[YOUR INSTRUCTIONS]
Word for word, transcribe the data below from the line with "3.15 | 0.368 |" to the line with "met1,0.325,0.36", keeping both of those lines.

[INFORMATION SUPPLIED]
————————

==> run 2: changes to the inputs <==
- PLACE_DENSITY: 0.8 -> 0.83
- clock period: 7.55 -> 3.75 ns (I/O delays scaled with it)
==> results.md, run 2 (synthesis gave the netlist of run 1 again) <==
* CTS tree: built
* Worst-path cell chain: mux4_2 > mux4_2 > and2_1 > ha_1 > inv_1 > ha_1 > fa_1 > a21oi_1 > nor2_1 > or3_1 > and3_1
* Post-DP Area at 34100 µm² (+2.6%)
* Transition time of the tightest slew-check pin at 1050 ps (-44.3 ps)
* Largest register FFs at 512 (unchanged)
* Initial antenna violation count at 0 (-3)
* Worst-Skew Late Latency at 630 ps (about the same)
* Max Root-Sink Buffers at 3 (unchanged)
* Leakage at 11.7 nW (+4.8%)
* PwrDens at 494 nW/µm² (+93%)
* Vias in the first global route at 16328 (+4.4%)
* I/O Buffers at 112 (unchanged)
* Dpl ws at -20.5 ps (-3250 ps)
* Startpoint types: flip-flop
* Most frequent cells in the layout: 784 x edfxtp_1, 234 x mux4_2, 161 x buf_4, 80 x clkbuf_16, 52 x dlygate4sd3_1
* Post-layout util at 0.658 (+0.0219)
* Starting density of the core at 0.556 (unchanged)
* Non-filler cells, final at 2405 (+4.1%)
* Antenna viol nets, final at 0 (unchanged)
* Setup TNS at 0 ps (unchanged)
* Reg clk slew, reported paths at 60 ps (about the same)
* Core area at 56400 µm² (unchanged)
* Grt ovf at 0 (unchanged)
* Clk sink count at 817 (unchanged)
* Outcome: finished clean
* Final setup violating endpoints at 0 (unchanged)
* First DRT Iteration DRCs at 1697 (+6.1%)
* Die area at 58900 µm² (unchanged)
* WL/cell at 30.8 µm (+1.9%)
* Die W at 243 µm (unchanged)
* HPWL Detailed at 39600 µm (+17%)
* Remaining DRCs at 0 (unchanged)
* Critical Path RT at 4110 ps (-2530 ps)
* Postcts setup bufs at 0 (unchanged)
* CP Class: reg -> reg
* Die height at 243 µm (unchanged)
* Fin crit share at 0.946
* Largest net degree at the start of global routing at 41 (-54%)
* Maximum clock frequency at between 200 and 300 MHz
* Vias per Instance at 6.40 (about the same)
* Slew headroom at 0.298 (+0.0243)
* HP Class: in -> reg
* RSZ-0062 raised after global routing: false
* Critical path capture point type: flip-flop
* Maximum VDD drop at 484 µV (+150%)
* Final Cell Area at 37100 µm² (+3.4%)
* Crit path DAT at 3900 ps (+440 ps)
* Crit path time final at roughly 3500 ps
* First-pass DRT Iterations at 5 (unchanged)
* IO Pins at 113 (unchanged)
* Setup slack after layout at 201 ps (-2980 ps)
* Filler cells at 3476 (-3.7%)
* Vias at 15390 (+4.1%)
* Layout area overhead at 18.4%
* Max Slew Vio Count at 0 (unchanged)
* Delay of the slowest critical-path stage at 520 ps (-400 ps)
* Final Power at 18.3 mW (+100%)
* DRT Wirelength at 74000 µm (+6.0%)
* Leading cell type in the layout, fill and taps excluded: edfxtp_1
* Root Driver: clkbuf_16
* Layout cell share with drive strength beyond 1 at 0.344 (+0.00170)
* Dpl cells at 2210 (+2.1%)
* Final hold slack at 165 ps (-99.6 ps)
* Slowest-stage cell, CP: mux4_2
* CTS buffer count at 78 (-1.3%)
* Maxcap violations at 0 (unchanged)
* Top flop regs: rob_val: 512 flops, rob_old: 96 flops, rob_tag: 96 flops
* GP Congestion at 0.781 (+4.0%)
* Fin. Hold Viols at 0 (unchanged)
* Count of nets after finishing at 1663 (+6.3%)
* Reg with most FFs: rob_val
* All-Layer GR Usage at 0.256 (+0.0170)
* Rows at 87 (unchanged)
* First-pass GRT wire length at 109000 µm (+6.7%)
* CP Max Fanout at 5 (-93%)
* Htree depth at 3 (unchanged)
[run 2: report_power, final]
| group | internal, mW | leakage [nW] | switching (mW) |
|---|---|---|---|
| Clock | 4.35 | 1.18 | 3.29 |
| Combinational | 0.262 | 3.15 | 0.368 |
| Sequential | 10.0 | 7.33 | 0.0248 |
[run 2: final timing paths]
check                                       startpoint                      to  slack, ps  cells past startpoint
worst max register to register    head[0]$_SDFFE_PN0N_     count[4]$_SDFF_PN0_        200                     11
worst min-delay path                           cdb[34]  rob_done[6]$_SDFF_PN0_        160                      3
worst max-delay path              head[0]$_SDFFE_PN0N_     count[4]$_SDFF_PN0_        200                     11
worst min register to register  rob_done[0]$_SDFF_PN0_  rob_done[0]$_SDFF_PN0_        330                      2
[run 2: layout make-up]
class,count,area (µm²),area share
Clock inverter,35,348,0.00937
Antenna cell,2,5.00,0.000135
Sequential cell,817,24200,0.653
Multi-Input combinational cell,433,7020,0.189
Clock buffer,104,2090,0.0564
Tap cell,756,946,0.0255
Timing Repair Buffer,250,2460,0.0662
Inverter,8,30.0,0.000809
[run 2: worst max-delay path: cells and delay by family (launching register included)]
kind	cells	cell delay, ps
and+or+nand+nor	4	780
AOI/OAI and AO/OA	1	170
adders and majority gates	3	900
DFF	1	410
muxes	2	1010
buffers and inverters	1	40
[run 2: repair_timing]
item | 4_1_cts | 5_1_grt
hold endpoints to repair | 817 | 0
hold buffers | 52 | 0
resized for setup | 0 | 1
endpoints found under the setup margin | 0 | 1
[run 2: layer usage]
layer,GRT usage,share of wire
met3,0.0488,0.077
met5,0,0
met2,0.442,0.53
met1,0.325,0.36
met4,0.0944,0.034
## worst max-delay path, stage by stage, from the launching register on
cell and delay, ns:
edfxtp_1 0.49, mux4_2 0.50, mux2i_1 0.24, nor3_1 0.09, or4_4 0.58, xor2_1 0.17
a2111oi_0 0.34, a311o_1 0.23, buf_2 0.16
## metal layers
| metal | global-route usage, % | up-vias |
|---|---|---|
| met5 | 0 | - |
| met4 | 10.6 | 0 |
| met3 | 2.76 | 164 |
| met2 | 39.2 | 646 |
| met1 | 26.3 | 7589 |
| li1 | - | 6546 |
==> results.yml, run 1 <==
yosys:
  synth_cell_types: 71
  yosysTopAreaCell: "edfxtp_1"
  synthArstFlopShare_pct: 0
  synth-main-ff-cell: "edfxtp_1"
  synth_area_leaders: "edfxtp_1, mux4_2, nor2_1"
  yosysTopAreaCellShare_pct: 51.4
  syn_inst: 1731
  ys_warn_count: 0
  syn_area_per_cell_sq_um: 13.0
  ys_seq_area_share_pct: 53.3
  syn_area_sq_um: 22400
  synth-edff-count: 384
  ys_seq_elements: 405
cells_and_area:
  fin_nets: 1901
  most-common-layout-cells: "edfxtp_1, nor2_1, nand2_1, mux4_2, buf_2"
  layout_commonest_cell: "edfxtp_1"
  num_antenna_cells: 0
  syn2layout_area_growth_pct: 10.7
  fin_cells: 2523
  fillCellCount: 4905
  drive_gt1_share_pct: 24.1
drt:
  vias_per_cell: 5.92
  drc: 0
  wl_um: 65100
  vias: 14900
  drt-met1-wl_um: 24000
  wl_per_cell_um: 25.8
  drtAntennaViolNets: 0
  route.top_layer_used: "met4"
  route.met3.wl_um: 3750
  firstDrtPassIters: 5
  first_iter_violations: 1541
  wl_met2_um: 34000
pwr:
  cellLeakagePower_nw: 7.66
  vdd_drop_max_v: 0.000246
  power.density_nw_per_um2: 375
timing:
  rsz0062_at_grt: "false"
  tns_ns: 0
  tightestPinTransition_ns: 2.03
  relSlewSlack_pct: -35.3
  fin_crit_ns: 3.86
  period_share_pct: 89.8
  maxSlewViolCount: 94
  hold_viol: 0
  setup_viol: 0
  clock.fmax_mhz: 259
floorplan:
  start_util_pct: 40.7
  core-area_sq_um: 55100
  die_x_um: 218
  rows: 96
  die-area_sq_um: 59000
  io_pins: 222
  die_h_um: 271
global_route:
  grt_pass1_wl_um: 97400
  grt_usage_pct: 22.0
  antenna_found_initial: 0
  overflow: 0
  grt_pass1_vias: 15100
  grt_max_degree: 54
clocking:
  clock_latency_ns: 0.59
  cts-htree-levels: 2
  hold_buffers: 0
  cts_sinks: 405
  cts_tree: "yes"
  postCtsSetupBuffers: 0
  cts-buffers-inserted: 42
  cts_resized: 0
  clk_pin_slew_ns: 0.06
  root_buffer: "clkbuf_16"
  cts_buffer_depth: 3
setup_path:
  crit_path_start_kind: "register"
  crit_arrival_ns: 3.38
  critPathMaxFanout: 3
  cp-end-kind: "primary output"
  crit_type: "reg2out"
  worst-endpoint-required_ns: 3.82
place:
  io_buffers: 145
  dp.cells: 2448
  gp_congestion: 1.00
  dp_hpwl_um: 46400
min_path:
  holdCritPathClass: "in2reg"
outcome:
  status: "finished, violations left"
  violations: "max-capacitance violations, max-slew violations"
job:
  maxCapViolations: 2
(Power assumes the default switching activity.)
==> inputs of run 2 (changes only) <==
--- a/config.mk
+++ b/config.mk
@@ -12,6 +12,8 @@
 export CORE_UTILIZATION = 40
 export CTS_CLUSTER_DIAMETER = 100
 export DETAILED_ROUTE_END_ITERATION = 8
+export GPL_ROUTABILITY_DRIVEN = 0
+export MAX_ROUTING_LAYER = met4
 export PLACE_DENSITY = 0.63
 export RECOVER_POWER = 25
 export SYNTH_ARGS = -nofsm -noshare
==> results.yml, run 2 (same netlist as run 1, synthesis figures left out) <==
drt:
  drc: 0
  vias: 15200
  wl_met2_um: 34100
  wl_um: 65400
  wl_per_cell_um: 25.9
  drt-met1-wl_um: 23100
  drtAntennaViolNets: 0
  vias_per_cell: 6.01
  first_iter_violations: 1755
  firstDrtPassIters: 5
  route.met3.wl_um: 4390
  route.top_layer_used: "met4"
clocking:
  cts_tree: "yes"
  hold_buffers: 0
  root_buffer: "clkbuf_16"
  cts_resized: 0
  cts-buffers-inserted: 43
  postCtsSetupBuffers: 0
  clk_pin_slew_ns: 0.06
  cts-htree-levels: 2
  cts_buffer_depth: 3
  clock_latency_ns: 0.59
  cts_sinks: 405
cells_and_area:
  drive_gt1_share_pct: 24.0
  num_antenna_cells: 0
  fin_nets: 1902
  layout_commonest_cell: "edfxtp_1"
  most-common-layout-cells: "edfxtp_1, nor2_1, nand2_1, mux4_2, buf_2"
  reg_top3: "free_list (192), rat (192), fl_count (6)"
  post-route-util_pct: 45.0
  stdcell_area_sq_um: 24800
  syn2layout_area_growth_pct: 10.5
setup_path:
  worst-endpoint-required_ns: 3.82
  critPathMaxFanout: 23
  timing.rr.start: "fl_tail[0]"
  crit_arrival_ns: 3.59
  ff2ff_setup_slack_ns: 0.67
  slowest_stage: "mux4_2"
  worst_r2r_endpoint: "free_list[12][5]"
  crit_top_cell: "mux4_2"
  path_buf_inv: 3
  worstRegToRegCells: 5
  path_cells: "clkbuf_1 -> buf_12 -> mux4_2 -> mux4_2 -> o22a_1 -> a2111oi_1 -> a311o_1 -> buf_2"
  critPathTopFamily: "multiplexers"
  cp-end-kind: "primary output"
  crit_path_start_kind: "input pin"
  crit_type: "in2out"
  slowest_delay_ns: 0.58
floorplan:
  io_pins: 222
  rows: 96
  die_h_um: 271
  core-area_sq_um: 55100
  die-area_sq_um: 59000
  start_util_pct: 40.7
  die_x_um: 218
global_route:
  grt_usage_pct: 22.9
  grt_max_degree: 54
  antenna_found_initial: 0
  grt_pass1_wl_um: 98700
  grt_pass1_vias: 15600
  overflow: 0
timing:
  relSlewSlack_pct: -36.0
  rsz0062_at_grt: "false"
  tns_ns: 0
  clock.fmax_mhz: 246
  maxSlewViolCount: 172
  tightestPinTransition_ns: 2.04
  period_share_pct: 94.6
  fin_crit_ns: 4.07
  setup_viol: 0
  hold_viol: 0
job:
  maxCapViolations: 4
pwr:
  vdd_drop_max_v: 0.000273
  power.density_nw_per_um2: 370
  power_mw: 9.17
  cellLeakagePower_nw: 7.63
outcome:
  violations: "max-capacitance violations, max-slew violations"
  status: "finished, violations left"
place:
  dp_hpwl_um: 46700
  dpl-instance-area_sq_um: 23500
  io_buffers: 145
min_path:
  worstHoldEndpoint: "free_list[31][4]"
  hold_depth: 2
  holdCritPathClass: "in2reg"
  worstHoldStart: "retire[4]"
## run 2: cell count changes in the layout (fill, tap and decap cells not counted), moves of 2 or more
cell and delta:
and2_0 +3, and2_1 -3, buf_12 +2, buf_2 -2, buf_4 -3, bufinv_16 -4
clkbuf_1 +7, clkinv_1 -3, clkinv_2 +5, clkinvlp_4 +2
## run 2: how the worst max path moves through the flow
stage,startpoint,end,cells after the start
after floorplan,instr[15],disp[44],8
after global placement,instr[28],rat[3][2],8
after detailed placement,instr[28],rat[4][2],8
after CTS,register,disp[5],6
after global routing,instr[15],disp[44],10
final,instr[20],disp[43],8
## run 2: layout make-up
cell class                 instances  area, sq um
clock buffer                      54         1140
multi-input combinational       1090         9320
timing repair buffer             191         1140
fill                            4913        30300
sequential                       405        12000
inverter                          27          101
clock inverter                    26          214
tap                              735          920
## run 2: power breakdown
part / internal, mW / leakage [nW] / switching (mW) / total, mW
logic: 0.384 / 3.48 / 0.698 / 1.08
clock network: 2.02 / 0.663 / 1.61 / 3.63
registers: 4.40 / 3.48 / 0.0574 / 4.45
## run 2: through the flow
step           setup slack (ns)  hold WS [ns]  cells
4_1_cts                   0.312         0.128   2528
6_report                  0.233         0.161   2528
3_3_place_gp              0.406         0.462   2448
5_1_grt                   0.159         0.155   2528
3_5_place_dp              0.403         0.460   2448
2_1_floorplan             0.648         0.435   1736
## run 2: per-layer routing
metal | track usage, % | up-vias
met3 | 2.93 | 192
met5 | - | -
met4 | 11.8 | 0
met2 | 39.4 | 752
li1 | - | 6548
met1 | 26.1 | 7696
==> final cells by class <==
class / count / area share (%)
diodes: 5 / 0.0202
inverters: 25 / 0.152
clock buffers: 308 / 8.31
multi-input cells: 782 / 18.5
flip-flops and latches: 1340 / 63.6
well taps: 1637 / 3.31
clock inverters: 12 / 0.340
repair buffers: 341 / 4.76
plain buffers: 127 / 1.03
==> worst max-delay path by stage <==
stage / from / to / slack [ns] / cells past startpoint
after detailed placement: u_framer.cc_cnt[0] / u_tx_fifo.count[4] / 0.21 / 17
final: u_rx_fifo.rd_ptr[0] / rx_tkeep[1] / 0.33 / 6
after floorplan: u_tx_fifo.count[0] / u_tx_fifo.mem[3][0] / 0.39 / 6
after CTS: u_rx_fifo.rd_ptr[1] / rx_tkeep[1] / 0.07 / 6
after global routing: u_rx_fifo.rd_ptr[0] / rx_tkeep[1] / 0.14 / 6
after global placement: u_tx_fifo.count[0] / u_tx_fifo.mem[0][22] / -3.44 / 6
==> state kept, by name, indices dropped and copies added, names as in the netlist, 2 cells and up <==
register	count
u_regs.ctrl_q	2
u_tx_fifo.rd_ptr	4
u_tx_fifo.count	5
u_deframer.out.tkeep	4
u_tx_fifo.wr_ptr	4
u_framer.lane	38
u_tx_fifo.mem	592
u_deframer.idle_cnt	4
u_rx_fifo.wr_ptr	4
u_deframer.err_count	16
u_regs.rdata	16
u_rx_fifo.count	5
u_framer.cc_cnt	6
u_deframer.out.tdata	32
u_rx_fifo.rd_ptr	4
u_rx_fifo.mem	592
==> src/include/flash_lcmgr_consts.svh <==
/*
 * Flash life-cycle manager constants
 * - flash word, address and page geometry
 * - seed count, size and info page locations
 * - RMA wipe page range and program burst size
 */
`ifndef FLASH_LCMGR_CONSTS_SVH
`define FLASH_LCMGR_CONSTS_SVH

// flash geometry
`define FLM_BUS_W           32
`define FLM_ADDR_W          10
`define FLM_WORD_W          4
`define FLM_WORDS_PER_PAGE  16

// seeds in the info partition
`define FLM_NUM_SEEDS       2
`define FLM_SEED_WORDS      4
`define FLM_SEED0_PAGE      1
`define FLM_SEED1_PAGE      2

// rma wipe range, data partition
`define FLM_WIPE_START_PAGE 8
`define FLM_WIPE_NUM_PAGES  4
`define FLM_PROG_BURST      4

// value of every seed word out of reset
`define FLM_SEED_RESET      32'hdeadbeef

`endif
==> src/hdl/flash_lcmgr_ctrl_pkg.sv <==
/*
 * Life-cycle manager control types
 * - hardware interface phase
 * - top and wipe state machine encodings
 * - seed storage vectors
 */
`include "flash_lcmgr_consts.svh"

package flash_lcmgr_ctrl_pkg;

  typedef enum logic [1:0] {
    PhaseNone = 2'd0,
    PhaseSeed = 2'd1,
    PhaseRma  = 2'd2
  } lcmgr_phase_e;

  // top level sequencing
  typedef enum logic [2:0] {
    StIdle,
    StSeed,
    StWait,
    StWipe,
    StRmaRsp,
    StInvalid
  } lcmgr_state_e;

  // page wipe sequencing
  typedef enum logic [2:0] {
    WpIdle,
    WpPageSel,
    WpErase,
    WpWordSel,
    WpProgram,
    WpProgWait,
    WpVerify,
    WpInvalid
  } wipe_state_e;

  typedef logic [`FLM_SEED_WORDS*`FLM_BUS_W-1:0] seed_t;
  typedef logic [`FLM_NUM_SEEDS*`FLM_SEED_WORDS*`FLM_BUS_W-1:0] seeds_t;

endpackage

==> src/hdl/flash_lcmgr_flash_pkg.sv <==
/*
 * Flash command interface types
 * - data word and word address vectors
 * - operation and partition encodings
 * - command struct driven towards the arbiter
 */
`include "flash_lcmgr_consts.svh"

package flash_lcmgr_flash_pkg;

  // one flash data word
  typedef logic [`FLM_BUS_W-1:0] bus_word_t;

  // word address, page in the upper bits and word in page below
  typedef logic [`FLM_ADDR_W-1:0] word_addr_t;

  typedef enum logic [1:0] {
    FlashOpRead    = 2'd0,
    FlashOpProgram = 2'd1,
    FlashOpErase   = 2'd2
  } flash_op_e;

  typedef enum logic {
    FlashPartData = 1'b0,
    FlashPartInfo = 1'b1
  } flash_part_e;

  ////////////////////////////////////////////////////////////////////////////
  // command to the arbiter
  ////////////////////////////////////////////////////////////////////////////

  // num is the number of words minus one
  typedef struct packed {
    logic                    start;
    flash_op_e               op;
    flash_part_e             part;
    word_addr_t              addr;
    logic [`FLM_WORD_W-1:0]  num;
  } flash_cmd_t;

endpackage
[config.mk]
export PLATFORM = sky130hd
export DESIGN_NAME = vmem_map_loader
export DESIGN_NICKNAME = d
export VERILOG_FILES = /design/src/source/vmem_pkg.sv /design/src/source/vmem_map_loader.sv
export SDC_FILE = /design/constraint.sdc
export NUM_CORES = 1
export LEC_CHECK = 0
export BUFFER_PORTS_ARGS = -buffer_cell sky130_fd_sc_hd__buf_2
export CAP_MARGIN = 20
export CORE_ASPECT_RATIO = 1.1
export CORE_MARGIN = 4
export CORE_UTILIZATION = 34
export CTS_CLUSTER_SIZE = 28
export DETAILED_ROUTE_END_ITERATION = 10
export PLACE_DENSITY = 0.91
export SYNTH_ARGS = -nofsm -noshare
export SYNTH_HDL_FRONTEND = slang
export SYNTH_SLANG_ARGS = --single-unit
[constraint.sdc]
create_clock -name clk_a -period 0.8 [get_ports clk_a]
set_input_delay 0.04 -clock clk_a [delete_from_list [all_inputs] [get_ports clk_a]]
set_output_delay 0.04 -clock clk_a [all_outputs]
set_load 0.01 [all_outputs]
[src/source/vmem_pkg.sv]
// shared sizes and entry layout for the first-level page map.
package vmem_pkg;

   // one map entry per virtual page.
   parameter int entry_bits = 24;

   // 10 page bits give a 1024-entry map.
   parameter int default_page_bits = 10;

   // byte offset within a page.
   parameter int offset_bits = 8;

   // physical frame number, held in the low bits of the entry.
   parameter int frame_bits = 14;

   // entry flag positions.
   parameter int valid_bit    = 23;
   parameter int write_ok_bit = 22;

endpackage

————————

[RESULT BELOW]
| Combinational | 0.262 | 3.15 | 0.368 |
| Sequential | 10.0 | 7.33 | 0.0248 |
[run 2: final timing paths]
check                                       startpoint                      to  slack, ps  cells past startpoint
worst max register to register    head[0]$_SDFFE_PN0N_     count[4]$_SDFF_PN0_        200                     11
worst min-delay path                           cdb[34]  rob_done[6]$_SDFF_PN0_        160                      3
worst max-delay path              head[0]$_SDFFE_PN0N_     count[4]$_SDFF_PN0_        200                     11
worst min register to register  rob_done[0]$_SDFF_PN0_  rob_done[0]$_SDFF_PN0_        330                      2
[run 2: layout make-up]
class,count,area (µm²),area share
Clock inverter,35,348,0.00937
Antenna cell,2,5.00,0.000135
Sequential cell,817,24200,0.653
Multi-Input combinational cell,433,7020,0.189
Clock buffer,104,2090,0.0564
Tap cell,756,946,0.0255
Timing Repair Buffer,250,2460,0.0662
Inverter,8,30.0,0.000809
[run 2: worst max-delay path: cells and delay by family (launching register included)]
kind	cells	cell delay, ps
and+or+nand+nor	4	780
AOI/OAI and AO/OA	1	170
adders and majority gates	3	900
DFF	1	410
muxes	2	1010
buffers and inverters	1	40
[run 2: repair_timing]
item | 4_1_cts | 5_1_grt
hold endpoints to repair | 817 | 0
hold buffers | 52 | 0
resized for setup | 0 | 1
endpoints found under the setup margin | 0 | 1
[run 2: layer usage]
layer,GRT usage,share of wire
met3,0.0488,0.077
met5,0,0
met2,0.442,0.53
met1,0.325,0.36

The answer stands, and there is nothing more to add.